Entries supplied —

--*--

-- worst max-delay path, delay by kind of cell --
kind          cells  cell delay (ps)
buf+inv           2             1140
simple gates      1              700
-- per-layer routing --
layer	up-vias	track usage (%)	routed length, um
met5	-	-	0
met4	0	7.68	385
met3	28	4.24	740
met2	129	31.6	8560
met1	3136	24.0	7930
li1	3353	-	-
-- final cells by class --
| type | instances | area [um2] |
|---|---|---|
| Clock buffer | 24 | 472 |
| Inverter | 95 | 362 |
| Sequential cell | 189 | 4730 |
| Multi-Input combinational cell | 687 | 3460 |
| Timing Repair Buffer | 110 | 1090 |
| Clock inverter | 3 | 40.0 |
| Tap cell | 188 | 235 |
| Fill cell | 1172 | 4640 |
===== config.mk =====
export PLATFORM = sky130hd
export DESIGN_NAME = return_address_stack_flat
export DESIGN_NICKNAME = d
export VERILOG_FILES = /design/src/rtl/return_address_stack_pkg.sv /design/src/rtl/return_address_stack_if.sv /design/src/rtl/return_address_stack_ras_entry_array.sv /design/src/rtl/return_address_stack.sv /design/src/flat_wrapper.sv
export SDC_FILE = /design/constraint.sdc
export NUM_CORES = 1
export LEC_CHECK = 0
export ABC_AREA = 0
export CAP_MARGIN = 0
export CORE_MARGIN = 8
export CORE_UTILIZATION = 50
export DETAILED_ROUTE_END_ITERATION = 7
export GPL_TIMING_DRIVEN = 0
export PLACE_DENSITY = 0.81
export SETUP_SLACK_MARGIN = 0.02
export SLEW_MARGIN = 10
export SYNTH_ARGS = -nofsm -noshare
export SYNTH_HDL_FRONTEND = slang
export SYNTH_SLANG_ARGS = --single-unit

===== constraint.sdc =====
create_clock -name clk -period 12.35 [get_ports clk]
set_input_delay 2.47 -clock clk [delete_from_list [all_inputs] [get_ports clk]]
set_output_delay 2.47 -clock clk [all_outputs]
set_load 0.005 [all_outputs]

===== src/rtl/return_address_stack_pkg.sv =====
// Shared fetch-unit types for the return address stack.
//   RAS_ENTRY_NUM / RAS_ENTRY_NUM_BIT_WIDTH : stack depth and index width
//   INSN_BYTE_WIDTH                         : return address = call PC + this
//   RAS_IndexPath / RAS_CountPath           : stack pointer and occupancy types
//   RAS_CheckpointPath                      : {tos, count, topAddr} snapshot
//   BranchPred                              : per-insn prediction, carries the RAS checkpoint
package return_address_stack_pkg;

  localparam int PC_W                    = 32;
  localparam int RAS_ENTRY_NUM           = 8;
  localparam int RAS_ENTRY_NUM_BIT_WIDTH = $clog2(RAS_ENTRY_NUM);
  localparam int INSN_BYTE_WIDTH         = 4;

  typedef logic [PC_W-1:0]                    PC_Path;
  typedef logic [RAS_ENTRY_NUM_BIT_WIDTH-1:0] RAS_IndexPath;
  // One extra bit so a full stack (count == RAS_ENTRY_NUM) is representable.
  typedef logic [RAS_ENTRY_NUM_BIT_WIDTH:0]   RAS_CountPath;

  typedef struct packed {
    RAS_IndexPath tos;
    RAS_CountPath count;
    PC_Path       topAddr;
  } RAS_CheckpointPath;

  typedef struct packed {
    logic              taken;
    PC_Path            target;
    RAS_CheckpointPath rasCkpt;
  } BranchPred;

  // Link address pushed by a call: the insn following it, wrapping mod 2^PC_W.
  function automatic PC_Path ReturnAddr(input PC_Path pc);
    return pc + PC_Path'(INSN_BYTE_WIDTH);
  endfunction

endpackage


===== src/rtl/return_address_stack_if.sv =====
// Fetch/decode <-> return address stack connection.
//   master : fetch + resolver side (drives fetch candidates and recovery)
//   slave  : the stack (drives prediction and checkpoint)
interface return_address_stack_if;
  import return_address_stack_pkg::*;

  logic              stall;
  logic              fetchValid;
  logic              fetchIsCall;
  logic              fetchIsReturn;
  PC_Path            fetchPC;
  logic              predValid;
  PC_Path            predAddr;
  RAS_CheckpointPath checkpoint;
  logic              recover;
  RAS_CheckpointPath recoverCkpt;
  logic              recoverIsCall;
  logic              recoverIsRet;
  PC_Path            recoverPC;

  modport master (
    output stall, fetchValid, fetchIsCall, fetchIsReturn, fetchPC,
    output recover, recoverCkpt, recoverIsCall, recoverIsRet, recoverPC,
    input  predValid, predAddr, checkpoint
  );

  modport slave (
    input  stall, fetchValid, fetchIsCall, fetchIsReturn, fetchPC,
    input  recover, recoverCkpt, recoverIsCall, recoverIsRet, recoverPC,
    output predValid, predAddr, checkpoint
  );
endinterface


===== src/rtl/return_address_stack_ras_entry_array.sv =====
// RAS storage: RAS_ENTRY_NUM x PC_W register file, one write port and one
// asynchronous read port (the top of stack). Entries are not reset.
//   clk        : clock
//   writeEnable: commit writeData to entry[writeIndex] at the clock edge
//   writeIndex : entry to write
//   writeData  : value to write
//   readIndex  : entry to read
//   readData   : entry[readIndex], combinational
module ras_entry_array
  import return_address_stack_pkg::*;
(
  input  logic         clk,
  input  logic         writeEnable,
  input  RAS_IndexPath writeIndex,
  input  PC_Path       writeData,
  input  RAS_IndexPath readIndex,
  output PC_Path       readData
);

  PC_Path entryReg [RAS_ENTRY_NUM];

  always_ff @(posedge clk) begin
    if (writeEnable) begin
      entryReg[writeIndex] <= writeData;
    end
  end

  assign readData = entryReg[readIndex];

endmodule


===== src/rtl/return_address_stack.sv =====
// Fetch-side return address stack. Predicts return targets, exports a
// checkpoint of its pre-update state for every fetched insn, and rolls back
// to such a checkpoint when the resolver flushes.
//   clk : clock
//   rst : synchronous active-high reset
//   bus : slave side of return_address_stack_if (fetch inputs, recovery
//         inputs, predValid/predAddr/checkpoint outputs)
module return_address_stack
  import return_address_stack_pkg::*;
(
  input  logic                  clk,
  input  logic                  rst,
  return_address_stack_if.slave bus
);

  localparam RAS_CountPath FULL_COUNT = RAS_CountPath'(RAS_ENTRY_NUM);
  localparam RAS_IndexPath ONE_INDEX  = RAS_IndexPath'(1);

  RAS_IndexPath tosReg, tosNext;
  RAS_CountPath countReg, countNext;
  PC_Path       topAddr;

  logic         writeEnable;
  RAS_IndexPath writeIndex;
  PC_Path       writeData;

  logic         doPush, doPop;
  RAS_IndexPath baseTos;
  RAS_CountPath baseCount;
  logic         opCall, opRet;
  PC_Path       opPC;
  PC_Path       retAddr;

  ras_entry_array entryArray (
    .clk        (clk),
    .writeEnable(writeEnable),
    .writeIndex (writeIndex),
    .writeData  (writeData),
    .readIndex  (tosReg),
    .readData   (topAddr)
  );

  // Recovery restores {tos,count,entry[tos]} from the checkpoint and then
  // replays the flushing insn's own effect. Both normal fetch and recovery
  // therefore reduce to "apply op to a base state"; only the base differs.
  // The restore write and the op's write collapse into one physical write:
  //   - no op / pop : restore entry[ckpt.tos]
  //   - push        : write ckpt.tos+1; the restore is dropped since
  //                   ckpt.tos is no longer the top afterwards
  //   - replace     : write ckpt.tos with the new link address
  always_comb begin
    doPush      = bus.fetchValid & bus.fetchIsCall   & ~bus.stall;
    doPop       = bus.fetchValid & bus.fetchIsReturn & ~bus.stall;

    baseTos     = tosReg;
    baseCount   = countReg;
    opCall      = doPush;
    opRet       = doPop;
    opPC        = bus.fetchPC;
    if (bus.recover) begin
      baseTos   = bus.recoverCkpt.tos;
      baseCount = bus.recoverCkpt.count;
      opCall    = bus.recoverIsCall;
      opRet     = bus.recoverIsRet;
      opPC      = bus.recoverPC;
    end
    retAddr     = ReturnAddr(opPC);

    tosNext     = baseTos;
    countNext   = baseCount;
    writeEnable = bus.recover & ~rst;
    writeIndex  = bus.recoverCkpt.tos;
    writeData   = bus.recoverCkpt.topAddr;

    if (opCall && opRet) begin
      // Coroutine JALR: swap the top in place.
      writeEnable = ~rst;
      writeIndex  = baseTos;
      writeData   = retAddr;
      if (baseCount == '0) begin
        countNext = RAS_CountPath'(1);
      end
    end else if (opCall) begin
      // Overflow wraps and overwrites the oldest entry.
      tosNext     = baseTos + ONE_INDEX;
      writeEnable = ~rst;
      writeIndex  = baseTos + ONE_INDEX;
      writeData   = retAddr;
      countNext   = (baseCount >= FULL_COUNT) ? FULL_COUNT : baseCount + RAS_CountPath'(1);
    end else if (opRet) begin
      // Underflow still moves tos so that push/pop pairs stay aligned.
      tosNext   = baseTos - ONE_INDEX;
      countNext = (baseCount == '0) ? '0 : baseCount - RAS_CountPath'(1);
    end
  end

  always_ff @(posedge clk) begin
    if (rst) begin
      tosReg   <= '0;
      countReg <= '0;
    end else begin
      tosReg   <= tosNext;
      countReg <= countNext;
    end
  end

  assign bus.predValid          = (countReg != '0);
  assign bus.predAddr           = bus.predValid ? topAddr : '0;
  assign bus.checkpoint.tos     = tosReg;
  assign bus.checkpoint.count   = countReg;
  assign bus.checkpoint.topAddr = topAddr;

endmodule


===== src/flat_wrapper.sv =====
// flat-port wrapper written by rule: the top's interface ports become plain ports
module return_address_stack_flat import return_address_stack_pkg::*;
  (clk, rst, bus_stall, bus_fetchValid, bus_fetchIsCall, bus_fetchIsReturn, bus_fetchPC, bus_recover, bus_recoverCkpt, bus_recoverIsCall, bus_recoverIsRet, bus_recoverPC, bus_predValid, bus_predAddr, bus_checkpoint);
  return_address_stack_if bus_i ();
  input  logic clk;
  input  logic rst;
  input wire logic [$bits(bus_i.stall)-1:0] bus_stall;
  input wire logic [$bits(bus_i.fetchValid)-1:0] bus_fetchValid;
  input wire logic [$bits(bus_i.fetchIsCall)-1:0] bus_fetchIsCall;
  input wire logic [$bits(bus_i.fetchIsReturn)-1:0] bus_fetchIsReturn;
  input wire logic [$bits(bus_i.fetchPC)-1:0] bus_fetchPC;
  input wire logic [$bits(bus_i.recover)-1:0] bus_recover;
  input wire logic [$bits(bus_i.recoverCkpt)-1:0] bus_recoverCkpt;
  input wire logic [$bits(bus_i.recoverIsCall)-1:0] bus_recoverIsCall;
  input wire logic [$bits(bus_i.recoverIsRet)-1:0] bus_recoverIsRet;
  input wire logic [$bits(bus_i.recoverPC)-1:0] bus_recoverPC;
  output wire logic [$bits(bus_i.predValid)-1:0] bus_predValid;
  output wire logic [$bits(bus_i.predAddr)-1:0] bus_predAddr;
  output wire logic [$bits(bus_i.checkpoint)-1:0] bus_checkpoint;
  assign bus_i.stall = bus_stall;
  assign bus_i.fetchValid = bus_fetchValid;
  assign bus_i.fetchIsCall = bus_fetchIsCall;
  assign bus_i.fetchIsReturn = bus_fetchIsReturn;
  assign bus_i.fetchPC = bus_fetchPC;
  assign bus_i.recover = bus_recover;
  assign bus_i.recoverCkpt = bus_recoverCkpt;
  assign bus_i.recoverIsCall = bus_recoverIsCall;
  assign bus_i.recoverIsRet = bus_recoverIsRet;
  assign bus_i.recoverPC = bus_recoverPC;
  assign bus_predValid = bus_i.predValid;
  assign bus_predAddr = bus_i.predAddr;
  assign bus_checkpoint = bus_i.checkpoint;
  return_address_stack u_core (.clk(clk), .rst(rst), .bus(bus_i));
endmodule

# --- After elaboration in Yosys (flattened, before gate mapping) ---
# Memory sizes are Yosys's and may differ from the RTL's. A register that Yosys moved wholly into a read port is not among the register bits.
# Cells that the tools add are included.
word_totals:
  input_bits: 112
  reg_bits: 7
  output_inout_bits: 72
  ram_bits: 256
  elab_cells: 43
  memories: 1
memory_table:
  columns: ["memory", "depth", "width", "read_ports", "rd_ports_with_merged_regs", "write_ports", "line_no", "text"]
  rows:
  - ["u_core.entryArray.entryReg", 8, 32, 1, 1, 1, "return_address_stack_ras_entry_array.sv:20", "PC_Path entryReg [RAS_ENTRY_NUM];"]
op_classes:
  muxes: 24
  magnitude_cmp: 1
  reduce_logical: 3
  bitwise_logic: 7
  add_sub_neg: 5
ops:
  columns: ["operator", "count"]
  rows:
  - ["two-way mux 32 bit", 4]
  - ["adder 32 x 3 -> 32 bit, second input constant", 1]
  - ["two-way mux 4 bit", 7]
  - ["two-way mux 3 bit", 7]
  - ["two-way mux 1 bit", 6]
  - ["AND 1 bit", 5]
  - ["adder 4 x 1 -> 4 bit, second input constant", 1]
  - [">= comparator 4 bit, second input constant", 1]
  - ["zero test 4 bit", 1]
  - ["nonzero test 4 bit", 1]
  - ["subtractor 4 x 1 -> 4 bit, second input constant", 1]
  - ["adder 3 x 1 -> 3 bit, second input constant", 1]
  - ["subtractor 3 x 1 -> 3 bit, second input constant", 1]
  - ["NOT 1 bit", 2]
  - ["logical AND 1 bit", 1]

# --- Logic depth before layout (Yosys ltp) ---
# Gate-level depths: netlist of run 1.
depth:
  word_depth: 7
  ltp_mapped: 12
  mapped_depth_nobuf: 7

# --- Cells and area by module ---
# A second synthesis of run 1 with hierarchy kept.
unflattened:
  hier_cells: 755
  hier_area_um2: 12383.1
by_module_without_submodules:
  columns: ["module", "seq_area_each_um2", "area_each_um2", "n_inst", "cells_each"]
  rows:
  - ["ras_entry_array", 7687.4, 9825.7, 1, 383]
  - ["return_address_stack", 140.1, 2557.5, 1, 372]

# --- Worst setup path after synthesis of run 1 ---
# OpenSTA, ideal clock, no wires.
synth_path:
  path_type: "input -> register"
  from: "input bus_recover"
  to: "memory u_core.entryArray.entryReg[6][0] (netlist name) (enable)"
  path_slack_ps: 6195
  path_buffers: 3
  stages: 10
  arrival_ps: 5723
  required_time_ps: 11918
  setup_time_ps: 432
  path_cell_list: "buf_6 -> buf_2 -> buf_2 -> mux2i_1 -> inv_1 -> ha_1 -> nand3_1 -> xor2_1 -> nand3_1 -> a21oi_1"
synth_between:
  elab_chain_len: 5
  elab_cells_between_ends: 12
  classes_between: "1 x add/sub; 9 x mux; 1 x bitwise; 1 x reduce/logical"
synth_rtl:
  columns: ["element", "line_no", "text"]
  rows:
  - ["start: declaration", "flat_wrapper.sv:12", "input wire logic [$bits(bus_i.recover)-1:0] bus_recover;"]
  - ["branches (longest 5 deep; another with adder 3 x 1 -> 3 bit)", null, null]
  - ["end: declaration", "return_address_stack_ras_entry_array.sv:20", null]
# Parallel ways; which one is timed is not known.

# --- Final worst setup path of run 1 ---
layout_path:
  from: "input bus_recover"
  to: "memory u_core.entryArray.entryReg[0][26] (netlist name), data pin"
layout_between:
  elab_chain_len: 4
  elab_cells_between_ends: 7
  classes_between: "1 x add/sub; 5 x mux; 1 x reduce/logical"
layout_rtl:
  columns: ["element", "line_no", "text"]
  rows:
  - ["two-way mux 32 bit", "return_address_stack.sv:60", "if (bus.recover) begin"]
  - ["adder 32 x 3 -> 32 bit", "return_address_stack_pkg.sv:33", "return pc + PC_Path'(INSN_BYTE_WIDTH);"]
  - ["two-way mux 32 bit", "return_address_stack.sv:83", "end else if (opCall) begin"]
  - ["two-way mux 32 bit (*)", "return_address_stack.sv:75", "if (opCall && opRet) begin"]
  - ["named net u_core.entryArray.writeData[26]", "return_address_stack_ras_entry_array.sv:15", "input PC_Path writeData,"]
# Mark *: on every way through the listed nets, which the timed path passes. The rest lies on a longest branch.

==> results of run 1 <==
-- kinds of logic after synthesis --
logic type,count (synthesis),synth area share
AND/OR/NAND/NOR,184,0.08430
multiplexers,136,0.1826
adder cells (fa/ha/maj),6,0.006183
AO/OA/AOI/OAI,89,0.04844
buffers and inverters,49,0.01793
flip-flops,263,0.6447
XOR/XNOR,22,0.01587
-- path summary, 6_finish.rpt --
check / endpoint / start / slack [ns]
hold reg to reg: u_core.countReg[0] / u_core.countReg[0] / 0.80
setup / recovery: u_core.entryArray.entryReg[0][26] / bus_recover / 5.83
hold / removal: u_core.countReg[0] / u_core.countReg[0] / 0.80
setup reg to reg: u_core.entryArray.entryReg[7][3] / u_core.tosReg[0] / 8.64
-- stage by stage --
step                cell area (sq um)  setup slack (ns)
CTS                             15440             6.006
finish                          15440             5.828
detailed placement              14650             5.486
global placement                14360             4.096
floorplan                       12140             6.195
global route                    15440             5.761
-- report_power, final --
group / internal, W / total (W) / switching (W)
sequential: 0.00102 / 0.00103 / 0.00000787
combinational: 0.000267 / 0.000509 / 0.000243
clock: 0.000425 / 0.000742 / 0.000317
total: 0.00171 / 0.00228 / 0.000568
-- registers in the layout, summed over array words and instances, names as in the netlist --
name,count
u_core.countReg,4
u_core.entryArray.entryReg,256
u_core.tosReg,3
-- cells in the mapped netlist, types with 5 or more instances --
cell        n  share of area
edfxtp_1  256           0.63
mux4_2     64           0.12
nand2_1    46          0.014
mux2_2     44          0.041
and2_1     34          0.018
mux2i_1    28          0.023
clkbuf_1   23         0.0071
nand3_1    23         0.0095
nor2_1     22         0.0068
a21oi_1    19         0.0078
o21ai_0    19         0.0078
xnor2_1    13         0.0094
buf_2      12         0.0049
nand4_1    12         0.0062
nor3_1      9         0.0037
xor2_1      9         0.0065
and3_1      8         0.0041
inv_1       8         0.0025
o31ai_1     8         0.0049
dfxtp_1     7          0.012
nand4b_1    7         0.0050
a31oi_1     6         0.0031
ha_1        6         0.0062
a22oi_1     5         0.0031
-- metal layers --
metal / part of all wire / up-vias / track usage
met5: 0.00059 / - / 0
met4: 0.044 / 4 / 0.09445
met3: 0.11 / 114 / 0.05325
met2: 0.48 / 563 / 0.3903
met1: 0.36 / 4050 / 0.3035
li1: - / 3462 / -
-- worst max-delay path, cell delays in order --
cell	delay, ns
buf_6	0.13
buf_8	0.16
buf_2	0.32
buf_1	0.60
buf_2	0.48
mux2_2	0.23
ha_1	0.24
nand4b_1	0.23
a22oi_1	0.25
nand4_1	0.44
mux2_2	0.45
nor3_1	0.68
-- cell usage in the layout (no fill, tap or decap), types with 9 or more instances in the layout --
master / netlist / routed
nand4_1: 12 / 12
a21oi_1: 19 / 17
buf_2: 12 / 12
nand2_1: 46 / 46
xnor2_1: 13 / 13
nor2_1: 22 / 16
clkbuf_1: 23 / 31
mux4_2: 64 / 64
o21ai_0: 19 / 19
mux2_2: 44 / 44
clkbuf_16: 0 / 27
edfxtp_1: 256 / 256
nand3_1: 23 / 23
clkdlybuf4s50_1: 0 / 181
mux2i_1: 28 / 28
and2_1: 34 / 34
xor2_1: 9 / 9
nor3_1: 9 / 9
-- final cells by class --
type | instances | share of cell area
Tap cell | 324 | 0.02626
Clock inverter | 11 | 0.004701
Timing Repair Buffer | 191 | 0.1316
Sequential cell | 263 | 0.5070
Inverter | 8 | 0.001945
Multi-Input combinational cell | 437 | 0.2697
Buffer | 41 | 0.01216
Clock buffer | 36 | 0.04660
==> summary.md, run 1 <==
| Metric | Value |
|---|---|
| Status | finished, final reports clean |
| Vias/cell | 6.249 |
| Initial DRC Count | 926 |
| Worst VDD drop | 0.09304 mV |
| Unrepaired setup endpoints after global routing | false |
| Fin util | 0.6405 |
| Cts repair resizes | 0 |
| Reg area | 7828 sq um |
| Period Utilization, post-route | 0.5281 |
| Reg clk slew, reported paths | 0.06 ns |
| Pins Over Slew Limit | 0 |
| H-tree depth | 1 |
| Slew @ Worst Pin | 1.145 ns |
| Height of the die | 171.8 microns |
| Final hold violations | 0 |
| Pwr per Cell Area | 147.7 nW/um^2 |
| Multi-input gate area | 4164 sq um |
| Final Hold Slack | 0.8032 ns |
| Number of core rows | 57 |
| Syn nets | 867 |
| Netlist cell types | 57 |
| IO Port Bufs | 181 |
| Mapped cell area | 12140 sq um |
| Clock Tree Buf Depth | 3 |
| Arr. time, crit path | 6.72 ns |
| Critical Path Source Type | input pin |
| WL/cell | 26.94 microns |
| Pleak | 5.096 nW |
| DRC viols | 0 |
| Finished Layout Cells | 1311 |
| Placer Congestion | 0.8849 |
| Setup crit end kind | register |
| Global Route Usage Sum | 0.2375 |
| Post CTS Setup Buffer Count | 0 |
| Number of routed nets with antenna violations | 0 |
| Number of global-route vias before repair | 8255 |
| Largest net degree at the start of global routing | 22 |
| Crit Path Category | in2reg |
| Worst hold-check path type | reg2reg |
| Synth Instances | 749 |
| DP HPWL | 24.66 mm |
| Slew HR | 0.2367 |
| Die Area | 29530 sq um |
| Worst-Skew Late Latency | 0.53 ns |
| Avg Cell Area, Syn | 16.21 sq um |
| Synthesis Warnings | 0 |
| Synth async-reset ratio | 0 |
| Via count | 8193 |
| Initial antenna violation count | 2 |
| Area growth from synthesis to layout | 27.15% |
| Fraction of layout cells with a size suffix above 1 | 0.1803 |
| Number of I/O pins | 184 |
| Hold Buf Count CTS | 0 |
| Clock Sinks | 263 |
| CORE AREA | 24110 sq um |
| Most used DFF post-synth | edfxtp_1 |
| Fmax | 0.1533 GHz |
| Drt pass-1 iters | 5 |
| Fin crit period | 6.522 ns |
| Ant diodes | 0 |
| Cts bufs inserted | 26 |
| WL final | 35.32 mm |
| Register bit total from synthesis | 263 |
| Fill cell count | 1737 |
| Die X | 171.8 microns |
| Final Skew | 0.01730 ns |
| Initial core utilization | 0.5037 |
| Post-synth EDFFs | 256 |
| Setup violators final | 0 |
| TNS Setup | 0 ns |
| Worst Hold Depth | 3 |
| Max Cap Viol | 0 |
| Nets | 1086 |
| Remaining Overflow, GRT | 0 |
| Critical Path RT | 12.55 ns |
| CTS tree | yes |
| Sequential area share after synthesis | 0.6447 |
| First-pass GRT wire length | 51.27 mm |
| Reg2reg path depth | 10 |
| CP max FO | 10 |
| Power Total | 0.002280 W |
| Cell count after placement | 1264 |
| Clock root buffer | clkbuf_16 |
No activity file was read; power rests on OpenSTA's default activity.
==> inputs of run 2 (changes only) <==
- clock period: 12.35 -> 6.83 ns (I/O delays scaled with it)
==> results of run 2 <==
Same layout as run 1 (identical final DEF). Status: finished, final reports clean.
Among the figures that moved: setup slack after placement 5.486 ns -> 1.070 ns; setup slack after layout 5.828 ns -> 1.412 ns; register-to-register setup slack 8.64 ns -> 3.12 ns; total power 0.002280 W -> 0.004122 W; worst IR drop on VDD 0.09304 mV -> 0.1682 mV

--*--

Task statement — Starting at the line that contains "# A second synthesis" and stopping after the line that contains "9825.7, 1, 383]", write out every line exactly as it appears above, and no other line.

Answer to the problem —
# A second synthesis of run 1 with hierarchy kept.
unflattened:
  hier_cells: 755
  hier_area_um2: 12383.1
by_module_without_submodules:
  columns: ["module", "seq_area_each_um2", "area_each_um2", "n_inst", "cells_each"]
  rows:
  - ["ras_entry_array", 7687.4, 9825.7, 1, 383]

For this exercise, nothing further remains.